- Cancer metastases to the bone and hypercalcemia of malignancy are typically managed with antiresorptive agents (i.e., IV bisphosphonates, denosumab); a rare but serious adverse effect of these therapies is medication-related osteonecrosis of the jaw (MRONJ).
- Antiangiogenic agents used for oncology indications include monoclonal antibodies, tyrosine kinase inhibitors, mTOR pathway inhibitors, and immunomodulatory agents; these agents have also been rarely associated with MRONJ.
- The definition of MRONJ from the American Association of Oral and Maxillofacial Surgeons (AAOMS), MRONJ includes all of the following elements: (1) current or previous treatment with antiresorptive therapy alone or in combination with immune modulators or antiangiogenic agents; (2) exposed bone or bone that can be probed through an intraoral or extraoral fistula(e) in the maxillofacial region that has persisted for more than 8 weeks; and (3) no history of radiation therapy to the jaws or metastatic disease to the jaws.

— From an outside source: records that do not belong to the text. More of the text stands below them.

This is an optimization exercise on Yosys and OpenROAD, whose aim is small area, not a production implementation. Where RTL was checked, it was by simulation tests only, not by an equivalence proof against the original. Only the layout flow was run in run 1; the RTL was not checked for function there.

[flow/standard.sh]
#!/bin/bash
# synth_recipe.tcl (not shown) runs the flow's synth.tcl, then flattens the netlist and writes it again
# the make line also repeats each setting of config.mk as NAME=value (left out here)
make -C /OpenROAD-flow-scripts/flow DESIGN_CONFIG=/design/flow/config.mk WORK_HOME=/design/flow/orfs CLKGATE_MAP_FILE= SYNTH_SCRIPT=/design/flow/synth_recipe.tcl "${@:-finish}"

- Patients at increased risk of MRONJ include those:
- receiving antiresorptive agents at dosages and treatment schedules associated with cancer-related indications;
- receiving antiresorptive drugs for more than 2 years;
- receiving antiresorptive therapy in conjunction with antiangiogenic drugs for cancer;
- with periodontitis or dentures.
- Although MRONJ is associated with bone-invasive dental procedures such as tooth extraction, it can also occur without dental intervention.

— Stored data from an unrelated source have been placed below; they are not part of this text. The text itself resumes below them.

This is an optimization exercise on Yosys and OpenROAD, whose aim is a short achievable clock period and few clock cycles, not a production implementation. At most, simulation tests tie the RTL to the original design; equivalence was not proved. Power and IR drop assume default switching activity.

## npc
module npc(
    input  wire        clk,
    input  wire        rst,
    output wire [31:0] pc,
    input  wire [31:0] instr,
    output wire [31:0] dmem_addr,
    input  wire [31:0] dmem_rdata,
    output wire        dmem_we,
    output wire [1:0]  dmem_size,
    output wire [31:0] dmem_wdata
);
==> flow/config.mk <==
export PLATFORM = sky130hd
export DESIGN_NAME = npc
export DESIGN_NICKNAME = npc
export VERILOG_FILES = /design/flow/design.v
export SDC_FILE = /design/flow/constraint.sdc
export NUM_CORES = 4
export LEC_CHECK = 0
export ABC_CLOCK_PERIOD_IN_PS = 3000
export CAP_MARGIN = 20
export CORE_MARGIN = 2
export CORE_UTILIZATION = 40
export SLEW_MARGIN = 20
export SYNTH_HIERARCHICAL = 1
==> flow/constraint.sdc <==
create_clock -name core_clock -period 11.0 [get_ports {clk}]
set_input_delay 2.2000 -clock core_clock [delete_from_list [all_inputs] [get_ports {clk}]]
set_output_delay 2.2000 -clock core_clock [all_outputs]
set_load 0.01 [all_outputs]
standard.sh (not shown) runs the stock make flow with config.mk's settings and CLKGATE_MAP_FILE= SYNTH_SCRIPT=/design/flow/synth_recipe.tcl, a recipe that flattens the netlist after the stock synthesis.
==> flow/flow/run.sh <==
#!/bin/bash
# Own layout flow: the standard synthesis unchanged, then the standard ORFS layout with
#  - a larger setup margin for repair_timing, so the resizer aims at a cycle much shorter than
#    the 11 ns clock of the (unchanged) SDC;
#  - port buffers of a stronger cell than the default choice (every port still gets one).
# Each tool's output goes to a log file here.
set -euo pipefail
MARGIN=$(cat flow/margin.txt)
bash standard.sh synth > synth.log 2>&1
bash standard.sh SETUP_SLACK_MARGIN=$MARGIN "BUFFER_PORTS_ARGS=-buffer_cell sky130_fd_sc_hd__buf_4" finish > layout.log 2>&1
==> flow/flow/margin.txt <==
7.4
The starting point finished clean.
Then changed:
--- a/flow/design.v
+++ b/flow/design.v
@@ -195,18 +195,16 @@
     add32 u_tgtj(.a(pc_f), .b(fimm_j), .s(tgtj_f));
     add32 u_aui(.a(pc_f), .b(fimm_u), .s(aui_f));
     add32 u_jtgt(.a(dval_d), .b(fimm_i), .s(jtgt_f));
     wire [31:0] A = a_x;
     wire [31:0] B = b_x;
     wire [31:0] sum, diff;
     wire        ltu, lts, sub_co;
     add32 u_sum(.a(A), .b(B), .s(sum));
-    wire [31:0] asum;
-    add32 u_asum(.a(A), .b(B), .s(asum));
     sub32 u_sub(.a(A), .b(B), .d(diff), .ltu(ltu), .lts(lts), .co(sub_co));
     wire        eq   = A == B;
     wire [31:0] shl  = A << B[4:0];
     wire [31:0] shr  = {{32{s_sra & A[31]}}, A} >> B[4:0];
     wire [31:0] csr_old = ({32{c_mstatus}} & mstatus) | ({32{c_mtvec}} & mtvec) |
                           ({32{c_mepc}} & mepc) | ({32{c_mcause}} & mcause) |
                           ({32{c_mvendorid}} & 32'h79737978) | ({32{c_marchid}} & 32'h26964ECE);
     wire [31:0] csr_src = f3_x[2] ? {27'd0, zimm_x} : A;
@@ -235,17 +233,17 @@
     end
     wire redir_x, redir_o;
     redir_unit u_redir(.v(v_x), .bq_eq(bq_eq), .bq_lt(bq_lt), .bq_lu(bq_lu), .bq_nv(bq_nv), .bk(bk_x),
                        .pred(pred_x), .jalr(jalr_x), .eq(eq), .ltu(ltu), .a31(A[31]), .b31(B[31]),
                        .redir(redir_x));
     redir_unit u_redir_o(.v(v_x), .bq_eq(bq_eq), .bq_lt(bq_lt), .bq_lu(bq_lu), .bq_nv(bq_nv), .bk(bk_x),
                          .pred(pred_x), .jalr(jalr_x), .eq(eq), .ltu(ltu), .a31(A[31]), .b31(B[31]),
                          .redir(redir_o));
-    wire [31:0] xtgt = jalr_x ? {asum[31:1], 1'b0} : alt_x;
+    wire [31:0] xtgt = jalr_x ? {sum[31:1], 1'b0} : alt_x;
     reg [31:0] ldv;
     always @(*) begin
         case (f3_m[1:0])
             2'b00:   ldv = {{24{~f3_m[2] & dmem_rdata[7]}},  dmem_rdata[7:0]};
             2'b01:   ldv = {{16{~f3_m[2] & dmem_rdata[15]}}, dmem_rdata[15:0]};
             default: ldv = dmem_rdata;
         endcase
     end
@@ -383,17 +381,17 @@
         s_csr  <= is_csr;
         c_mstatus   <= ins_d[31:20] == 12'h300;
         c_mtvec     <= ins_d[31:20] == 12'h305;
         c_mepc      <= ins_d[31:20] == 12'h341;
         c_mcause    <= ins_d[31:20] == 12'h342;
         c_mvendorid <= ins_d[31:20] == 12'hF11;
         c_marchid   <= ins_d[31:20] == 12'hF12;
         res_m <= res_x;
-        ad_m  <= asum;
+        ad_m  <= sum;
         rd_m  <= rd_x;
         f3_m  <= f3_x;
         sz_m  <= (f3_x[1:0] == 2'b00) ? 2'b01 : (f3_x[1:0] == 2'b01) ? 2'b10 : 2'b00;
         wd_m  <= (f3_x[1:0] == 2'b00) ? {24'd0, s_x[7:0]} :
                  (f3_x[1:0] == 2'b01) ? {16'd0, s_x[15:0]} : s_x;
         res_w <= wres_m;
         rd_w  <= rd_m;
         if (wen_w) regs[rd_w] <= res_w;
Result: The changed run went through all stages and came out clean. Worst hold slack gets worse by 0.0034 ns. Count of clock-buffer cells in the layout falls by 1. Register-to-register slack stays flat. Power rises by 1.2%. Synthesized cell count falls by 3.7%. Worst setup slack gets better by 0.038 ns. Combinational power falls by about 1%. Non-clock buffer count falls by 22. Fmax rises by 1.1%. Sequential power stays flat.
Testbench counts after the change, summed over its fixed seeds: cycles 592,019.
Function not checked in the first run of this note: the RTL went through the layout flow alone.

==> what the ideal ports hide <==
Ports are ideal in the flow. The routed layouts listed here were re-timed in OpenROAD.
Step 1 assumes that a clkbuf_16 drives the clock port and a buf_2 every other input.
Step 2 also shifts input and output timing later by t, the mid clock arrival at the registers, as if the neighbouring blocks saw the same clock.
a / b / c = no drivers / after step 1 / after step 2; a / b = the first two.
run	t (ns)	setup WS [ns]	slew at the worst register clock pin (ns)	worst slew at a driven data input, ns
the first run	0.966	7.303 / 6.972 / 6.006	0.07 / 0.07	0.59
the second run	0.962	7.341 / 7.127 / 6.166	0.08 / 0.08	0.44
After both steps setup and hold are still met in every run listed. For the first run, which loses most, drivers alone change the setup slack by -0.331 ns; drivers and shift together by -1.297 ns.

Potential strategies for managing dental patients undergoing antiresorptive and/or antiangiogenic therapies for oncology indications include a thorough oral examination with radiographs and optimization of oral health and, as clinically possible, completion of necessary invasive dental procedures, including dental extractions or implants, prior to initiation of antiresorptive and/or antiangiogenic therapy.